= TASK INSTRUCTIONS =
After locating the line that contains "For run 2, these" in the data below, set down exactly that line and each one after it through the line that contains "set_driving_cell -lib_cell sky130_fd_sc_hd__clkbuf_16", and nothing more.

(Beginning of AVAILABLE DATA)

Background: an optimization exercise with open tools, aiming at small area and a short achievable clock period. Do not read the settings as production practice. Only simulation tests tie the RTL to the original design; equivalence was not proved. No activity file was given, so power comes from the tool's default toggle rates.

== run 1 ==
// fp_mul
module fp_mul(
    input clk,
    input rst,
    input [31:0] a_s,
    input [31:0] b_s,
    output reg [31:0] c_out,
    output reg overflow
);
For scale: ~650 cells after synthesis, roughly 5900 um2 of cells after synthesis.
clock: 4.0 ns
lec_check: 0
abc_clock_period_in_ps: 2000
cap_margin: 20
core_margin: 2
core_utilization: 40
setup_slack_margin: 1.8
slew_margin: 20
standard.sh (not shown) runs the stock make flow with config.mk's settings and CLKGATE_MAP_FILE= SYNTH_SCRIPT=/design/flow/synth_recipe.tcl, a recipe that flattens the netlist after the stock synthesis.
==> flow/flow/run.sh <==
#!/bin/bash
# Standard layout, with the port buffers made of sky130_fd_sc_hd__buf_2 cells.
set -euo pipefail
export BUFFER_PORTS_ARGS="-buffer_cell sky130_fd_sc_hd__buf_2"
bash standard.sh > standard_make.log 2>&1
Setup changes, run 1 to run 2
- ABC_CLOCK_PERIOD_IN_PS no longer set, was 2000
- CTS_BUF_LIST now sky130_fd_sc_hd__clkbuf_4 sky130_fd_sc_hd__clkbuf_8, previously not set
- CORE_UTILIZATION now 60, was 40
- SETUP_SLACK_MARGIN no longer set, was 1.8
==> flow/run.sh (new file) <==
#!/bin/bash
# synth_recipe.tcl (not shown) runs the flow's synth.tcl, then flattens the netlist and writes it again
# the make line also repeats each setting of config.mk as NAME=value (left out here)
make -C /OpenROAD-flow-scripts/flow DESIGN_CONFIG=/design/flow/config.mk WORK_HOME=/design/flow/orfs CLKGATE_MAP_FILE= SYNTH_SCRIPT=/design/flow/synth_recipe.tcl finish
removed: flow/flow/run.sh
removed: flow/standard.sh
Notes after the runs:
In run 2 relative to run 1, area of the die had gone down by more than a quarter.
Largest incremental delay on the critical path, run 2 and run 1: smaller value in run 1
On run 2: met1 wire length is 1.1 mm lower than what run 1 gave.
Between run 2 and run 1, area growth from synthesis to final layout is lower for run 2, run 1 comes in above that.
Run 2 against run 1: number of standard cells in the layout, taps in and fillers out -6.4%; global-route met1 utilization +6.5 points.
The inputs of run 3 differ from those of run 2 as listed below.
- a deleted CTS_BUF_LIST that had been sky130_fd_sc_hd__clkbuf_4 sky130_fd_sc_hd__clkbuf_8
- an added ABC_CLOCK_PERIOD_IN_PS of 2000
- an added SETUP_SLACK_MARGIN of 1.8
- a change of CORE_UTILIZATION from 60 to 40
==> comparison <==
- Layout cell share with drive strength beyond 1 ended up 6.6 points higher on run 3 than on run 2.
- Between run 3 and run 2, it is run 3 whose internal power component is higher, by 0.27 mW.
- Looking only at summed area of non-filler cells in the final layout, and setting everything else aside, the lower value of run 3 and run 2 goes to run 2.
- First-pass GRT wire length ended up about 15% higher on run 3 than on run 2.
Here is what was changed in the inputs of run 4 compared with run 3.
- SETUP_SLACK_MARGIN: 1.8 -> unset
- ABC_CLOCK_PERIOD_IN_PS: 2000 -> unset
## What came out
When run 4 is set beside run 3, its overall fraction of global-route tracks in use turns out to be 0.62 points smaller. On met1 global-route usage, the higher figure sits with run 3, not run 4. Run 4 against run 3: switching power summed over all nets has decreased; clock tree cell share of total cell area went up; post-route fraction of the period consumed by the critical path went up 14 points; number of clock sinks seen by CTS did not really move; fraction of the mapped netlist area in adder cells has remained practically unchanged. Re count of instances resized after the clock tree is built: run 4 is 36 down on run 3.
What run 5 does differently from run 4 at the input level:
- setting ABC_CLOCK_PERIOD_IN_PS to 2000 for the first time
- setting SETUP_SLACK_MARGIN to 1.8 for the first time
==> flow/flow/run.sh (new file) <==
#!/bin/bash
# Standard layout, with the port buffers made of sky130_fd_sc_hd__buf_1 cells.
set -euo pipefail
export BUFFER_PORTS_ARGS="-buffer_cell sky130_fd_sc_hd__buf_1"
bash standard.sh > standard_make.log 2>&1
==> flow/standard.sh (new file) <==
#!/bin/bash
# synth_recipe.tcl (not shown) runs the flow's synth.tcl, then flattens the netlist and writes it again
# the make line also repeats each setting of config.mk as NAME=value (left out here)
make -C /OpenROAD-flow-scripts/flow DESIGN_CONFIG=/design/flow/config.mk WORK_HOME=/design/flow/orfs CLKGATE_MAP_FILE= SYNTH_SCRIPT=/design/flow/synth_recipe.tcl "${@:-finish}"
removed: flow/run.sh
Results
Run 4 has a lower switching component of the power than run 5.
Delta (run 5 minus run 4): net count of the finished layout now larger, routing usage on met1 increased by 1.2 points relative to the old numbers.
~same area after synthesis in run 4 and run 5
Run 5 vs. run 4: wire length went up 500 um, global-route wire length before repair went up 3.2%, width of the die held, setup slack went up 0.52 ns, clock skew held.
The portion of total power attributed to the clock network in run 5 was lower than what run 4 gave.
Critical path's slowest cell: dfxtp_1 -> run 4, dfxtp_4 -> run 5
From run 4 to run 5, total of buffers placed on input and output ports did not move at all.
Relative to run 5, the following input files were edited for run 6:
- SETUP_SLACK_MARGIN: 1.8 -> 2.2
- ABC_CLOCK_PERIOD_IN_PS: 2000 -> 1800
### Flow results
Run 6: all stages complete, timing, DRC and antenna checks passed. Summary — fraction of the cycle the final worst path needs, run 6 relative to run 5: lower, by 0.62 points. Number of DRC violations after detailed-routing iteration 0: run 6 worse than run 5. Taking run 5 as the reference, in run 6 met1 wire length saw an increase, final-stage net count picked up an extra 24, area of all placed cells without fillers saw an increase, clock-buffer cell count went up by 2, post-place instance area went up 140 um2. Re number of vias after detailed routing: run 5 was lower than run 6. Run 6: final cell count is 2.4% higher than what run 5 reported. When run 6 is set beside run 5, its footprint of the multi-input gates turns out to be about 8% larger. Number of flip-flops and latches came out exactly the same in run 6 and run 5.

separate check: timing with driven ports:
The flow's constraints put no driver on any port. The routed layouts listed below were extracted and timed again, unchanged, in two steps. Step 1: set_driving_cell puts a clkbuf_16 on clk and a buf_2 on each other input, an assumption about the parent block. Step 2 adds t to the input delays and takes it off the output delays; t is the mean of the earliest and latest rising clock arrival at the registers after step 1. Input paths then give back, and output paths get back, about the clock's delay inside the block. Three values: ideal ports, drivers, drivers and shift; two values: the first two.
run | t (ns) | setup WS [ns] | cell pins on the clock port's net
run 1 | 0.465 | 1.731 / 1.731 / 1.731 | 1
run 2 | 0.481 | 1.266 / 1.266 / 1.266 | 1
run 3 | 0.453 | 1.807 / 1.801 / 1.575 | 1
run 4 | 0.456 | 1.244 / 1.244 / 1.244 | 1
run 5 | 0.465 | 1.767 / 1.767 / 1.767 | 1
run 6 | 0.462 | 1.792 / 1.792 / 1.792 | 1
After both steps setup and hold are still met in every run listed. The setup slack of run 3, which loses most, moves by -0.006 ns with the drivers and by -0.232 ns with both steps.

(End of AVAILABLE DATA)
(Beginning of AVAILABLE DATA)

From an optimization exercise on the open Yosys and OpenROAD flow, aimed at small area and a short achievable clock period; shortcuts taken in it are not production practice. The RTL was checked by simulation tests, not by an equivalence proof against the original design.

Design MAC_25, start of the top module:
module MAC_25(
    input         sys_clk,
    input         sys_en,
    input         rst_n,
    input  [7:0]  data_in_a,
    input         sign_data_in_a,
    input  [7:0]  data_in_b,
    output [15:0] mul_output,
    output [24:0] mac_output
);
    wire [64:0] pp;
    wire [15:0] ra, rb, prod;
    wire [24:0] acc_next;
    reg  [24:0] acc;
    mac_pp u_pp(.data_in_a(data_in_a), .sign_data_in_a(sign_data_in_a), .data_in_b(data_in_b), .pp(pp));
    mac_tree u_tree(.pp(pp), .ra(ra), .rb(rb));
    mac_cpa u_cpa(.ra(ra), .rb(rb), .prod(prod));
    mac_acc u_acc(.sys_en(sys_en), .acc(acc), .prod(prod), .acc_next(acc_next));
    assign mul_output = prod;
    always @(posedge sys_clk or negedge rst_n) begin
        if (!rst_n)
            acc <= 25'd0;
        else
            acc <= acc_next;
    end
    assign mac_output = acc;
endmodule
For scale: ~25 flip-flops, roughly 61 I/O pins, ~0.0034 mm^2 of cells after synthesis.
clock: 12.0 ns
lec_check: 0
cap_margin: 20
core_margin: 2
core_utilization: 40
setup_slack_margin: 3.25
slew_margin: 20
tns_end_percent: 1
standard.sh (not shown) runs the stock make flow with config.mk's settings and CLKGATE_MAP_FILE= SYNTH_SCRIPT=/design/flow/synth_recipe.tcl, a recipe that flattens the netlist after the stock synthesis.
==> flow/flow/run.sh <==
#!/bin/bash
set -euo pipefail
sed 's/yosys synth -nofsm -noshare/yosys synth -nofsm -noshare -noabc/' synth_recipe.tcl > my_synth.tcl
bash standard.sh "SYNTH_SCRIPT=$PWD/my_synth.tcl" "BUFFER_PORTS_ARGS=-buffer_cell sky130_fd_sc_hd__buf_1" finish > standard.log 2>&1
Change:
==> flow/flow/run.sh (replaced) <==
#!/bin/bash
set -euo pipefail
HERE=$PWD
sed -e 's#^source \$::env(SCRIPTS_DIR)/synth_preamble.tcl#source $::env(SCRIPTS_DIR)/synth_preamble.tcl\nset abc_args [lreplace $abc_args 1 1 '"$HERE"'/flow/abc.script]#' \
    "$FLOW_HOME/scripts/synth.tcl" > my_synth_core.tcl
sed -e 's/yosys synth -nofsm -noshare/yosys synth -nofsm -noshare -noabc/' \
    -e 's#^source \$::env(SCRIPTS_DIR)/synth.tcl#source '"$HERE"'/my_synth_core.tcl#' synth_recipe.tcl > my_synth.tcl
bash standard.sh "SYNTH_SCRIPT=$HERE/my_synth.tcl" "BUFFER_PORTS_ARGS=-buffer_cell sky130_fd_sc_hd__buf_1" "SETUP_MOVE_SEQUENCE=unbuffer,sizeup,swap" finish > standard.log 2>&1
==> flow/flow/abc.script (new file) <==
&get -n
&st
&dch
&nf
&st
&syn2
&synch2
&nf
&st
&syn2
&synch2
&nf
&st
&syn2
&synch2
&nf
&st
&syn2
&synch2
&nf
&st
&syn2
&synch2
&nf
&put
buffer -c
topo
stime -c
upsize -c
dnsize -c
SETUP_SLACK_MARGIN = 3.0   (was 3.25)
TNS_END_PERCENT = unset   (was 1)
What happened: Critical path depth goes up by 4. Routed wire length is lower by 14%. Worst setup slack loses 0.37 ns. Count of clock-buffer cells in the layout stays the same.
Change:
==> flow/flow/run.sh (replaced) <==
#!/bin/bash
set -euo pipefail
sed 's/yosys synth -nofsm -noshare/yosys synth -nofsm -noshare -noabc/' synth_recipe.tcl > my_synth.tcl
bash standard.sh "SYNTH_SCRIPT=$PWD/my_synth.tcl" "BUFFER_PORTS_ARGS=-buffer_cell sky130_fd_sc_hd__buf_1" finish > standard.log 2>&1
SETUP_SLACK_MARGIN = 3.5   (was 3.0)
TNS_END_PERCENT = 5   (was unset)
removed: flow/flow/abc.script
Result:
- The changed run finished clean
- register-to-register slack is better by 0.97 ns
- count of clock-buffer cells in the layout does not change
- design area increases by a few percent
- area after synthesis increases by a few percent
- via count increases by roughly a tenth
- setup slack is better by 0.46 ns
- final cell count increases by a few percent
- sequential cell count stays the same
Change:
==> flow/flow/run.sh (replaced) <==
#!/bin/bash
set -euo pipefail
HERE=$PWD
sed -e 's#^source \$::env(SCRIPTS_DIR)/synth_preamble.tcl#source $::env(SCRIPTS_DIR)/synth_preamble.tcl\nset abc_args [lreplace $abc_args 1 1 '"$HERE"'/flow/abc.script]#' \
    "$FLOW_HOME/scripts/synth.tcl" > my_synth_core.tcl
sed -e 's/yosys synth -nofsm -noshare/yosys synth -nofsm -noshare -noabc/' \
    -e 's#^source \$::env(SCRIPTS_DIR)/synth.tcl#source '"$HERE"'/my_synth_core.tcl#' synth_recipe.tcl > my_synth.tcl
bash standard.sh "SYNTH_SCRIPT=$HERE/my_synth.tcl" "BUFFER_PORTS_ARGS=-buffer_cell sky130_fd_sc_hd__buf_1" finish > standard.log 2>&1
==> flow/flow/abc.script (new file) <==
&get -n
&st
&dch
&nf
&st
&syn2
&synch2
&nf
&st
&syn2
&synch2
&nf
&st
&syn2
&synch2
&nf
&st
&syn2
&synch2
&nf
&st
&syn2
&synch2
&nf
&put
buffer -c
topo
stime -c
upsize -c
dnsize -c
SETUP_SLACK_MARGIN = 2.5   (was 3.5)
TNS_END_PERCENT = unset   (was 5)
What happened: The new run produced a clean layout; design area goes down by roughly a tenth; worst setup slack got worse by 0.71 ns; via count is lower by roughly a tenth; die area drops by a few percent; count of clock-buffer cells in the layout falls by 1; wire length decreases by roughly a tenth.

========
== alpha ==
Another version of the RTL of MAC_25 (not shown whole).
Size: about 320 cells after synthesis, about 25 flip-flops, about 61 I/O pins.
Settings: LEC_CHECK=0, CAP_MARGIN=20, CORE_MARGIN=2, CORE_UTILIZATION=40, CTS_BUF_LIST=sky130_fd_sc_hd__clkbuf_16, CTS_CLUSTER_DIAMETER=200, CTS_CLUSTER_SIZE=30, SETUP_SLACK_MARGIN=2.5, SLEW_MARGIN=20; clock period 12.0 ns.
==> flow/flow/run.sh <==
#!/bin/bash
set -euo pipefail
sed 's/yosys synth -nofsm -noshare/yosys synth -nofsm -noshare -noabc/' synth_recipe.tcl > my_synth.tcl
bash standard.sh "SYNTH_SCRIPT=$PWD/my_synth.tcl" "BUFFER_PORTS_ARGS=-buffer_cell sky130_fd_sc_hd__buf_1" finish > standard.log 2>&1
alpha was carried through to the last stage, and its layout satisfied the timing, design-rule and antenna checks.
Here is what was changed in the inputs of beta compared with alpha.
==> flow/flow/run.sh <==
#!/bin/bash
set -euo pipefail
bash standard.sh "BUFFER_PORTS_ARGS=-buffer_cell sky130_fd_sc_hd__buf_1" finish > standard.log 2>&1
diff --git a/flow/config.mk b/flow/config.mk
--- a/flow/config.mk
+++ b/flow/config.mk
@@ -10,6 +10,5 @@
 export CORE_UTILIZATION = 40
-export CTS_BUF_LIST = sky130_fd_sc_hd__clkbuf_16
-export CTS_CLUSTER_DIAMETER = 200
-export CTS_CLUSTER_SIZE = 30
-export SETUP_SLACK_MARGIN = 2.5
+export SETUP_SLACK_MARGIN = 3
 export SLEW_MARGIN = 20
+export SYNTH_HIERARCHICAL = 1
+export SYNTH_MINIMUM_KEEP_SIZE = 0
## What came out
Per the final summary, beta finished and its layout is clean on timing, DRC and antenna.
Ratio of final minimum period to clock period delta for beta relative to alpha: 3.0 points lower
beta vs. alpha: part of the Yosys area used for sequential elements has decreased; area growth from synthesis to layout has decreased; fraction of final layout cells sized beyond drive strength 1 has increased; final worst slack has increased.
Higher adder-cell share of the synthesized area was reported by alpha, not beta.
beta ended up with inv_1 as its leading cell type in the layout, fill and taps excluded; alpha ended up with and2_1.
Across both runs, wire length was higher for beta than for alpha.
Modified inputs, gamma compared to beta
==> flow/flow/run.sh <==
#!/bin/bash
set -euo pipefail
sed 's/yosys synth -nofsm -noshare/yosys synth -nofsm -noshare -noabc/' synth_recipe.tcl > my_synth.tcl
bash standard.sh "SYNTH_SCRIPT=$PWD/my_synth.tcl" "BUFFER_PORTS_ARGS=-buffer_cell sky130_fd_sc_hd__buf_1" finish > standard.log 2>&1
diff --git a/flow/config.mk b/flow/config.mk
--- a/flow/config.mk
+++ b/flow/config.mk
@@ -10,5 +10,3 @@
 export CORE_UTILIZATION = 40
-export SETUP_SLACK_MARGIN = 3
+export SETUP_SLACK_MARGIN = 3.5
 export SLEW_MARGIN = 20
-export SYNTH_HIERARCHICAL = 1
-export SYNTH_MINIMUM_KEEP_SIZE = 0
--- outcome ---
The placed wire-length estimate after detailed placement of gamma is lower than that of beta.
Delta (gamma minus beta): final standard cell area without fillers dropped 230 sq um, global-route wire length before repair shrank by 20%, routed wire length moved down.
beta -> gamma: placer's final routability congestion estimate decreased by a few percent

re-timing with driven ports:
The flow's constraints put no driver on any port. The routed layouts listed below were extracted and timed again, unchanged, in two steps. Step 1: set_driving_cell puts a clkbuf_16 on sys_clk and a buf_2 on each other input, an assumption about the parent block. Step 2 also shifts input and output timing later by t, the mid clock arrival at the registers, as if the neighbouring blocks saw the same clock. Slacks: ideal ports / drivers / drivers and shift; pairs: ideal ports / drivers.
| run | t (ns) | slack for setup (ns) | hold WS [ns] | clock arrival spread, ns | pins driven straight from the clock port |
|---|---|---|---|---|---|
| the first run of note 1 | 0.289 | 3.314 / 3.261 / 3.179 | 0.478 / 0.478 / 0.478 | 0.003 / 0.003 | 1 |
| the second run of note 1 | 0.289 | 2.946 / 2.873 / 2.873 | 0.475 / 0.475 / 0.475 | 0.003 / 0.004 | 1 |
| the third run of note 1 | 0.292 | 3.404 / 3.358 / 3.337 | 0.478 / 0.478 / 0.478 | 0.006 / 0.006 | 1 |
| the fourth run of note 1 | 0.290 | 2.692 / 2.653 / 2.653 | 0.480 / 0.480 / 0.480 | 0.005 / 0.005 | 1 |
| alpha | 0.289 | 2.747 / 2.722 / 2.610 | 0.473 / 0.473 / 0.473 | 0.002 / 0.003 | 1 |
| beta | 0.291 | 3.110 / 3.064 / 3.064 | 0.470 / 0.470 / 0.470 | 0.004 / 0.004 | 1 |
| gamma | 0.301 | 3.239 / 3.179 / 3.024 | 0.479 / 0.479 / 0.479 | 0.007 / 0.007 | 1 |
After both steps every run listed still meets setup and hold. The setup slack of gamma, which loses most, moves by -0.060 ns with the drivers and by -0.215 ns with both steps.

(End of AVAILABLE DATA)
(Beginning of AVAILABLE DATA)

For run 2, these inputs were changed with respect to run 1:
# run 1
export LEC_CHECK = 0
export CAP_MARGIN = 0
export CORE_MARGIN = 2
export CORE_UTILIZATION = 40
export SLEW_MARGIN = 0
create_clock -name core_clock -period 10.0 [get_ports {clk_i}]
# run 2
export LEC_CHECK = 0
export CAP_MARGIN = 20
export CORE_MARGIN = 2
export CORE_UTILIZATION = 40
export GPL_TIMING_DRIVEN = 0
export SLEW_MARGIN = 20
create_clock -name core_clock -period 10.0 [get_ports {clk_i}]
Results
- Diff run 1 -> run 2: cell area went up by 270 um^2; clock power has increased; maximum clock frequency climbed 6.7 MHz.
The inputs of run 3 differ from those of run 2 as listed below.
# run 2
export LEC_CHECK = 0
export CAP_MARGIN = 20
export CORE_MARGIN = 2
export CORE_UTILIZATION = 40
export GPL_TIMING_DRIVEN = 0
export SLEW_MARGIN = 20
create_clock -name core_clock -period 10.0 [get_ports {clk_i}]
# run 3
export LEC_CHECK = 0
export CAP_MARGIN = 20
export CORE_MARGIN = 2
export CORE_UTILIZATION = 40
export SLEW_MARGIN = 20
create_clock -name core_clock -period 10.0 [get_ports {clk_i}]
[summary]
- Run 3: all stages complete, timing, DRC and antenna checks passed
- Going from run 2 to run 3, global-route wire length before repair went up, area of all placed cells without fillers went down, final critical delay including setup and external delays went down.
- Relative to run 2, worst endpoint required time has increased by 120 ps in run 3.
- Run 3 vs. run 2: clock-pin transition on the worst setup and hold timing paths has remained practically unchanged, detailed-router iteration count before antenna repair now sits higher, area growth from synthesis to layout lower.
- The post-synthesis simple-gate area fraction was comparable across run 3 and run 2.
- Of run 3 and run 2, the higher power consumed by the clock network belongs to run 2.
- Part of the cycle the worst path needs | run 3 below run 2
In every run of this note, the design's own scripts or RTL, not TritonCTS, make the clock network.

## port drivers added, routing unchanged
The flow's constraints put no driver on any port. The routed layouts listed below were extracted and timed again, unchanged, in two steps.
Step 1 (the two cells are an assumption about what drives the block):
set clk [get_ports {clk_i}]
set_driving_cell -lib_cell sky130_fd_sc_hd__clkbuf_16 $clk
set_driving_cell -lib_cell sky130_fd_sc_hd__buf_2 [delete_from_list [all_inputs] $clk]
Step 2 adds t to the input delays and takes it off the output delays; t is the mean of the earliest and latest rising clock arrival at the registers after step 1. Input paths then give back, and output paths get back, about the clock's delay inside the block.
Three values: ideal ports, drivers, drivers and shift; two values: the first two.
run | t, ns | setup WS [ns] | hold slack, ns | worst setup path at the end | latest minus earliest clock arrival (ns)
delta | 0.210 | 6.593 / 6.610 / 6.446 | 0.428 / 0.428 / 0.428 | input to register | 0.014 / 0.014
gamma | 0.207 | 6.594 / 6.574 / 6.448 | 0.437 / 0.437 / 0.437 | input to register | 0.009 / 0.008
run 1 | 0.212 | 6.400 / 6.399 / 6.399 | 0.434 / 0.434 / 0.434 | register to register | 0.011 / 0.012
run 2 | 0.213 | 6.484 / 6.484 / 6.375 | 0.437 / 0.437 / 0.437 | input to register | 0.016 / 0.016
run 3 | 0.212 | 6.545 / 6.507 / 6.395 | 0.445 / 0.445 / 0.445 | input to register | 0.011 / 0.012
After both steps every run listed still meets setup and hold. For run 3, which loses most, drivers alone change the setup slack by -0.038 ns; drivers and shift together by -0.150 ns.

(End of AVAILABLE DATA)

= SOLUTION BELOW =
For run 2, these inputs were changed with respect to run 1:
# run 1
export LEC_CHECK = 0
export CAP_MARGIN = 0
export CORE_MARGIN = 2
export CORE_UTILIZATION = 40
export SLEW_MARGIN = 0
create_clock -name core_clock -period 10.0 [get_ports {clk_i}]
# run 2
export LEC_CHECK = 0
export CAP_MARGIN = 20
export CORE_MARGIN = 2
export CORE_UTILIZATION = 40
export GPL_TIMING_DRIVEN = 0
export SLEW_MARGIN = 20
create_clock -name core_clock -period 10.0 [get_ports {clk_i}]
Results
- Diff run 1 -> run 2: cell area went up by 270 um^2; clock power has increased; maximum clock frequency climbed 6.7 MHz.
The inputs of run 3 differ from those of run 2 as listed below.
# run 2
export LEC_CHECK = 0
export CAP_MARGIN = 20
export CORE_MARGIN = 2
export CORE_UTILIZATION = 40
export GPL_TIMING_DRIVEN = 0
export SLEW_MARGIN = 20
create_clock -name core_clock -period 10.0 [get_ports {clk_i}]
# run 3
export LEC_CHECK = 0
export CAP_MARGIN = 20
export CORE_MARGIN = 2
export CORE_UTILIZATION = 40
export SLEW_MARGIN = 20
create_clock -name core_clock -period 10.0 [get_ports {clk_i}]
[summary]
- Run 3: all stages complete, timing, DRC and antenna checks passed
- Going from run 2 to run 3, global-route wire length before repair went up, area of all placed cells without fillers went down, final critical delay including setup and external delays went down.
- Relative to run 2, worst endpoint required time has increased by 120 ps in run 3.
- Run 3 vs. run 2: clock-pin transition on the worst setup and hold timing paths has remained practically unchanged, detailed-router iteration count before antenna repair now sits higher, area growth from synthesis to layout lower.
- The post-synthesis simple-gate area fraction was comparable across run 3 and run 2.
- Of run 3 and run 2, the higher power consumed by the clock network belongs to run 2.
- Part of the cycle the worst path needs | run 3 below run 2
In every run of this note, the design's own scripts or RTL, not TritonCTS, make the clock network.

## port drivers added, routing unchanged
The flow's constraints put no driver on any port. The routed layouts listed below were extracted and timed again, unchanged, in two steps.
Step 1 (the two cells are an assumption about what drives the block):
set clk [get_ports {clk_i}]
set_driving_cell -lib_cell sky130_fd_sc_hd__clkbuf_16 $clk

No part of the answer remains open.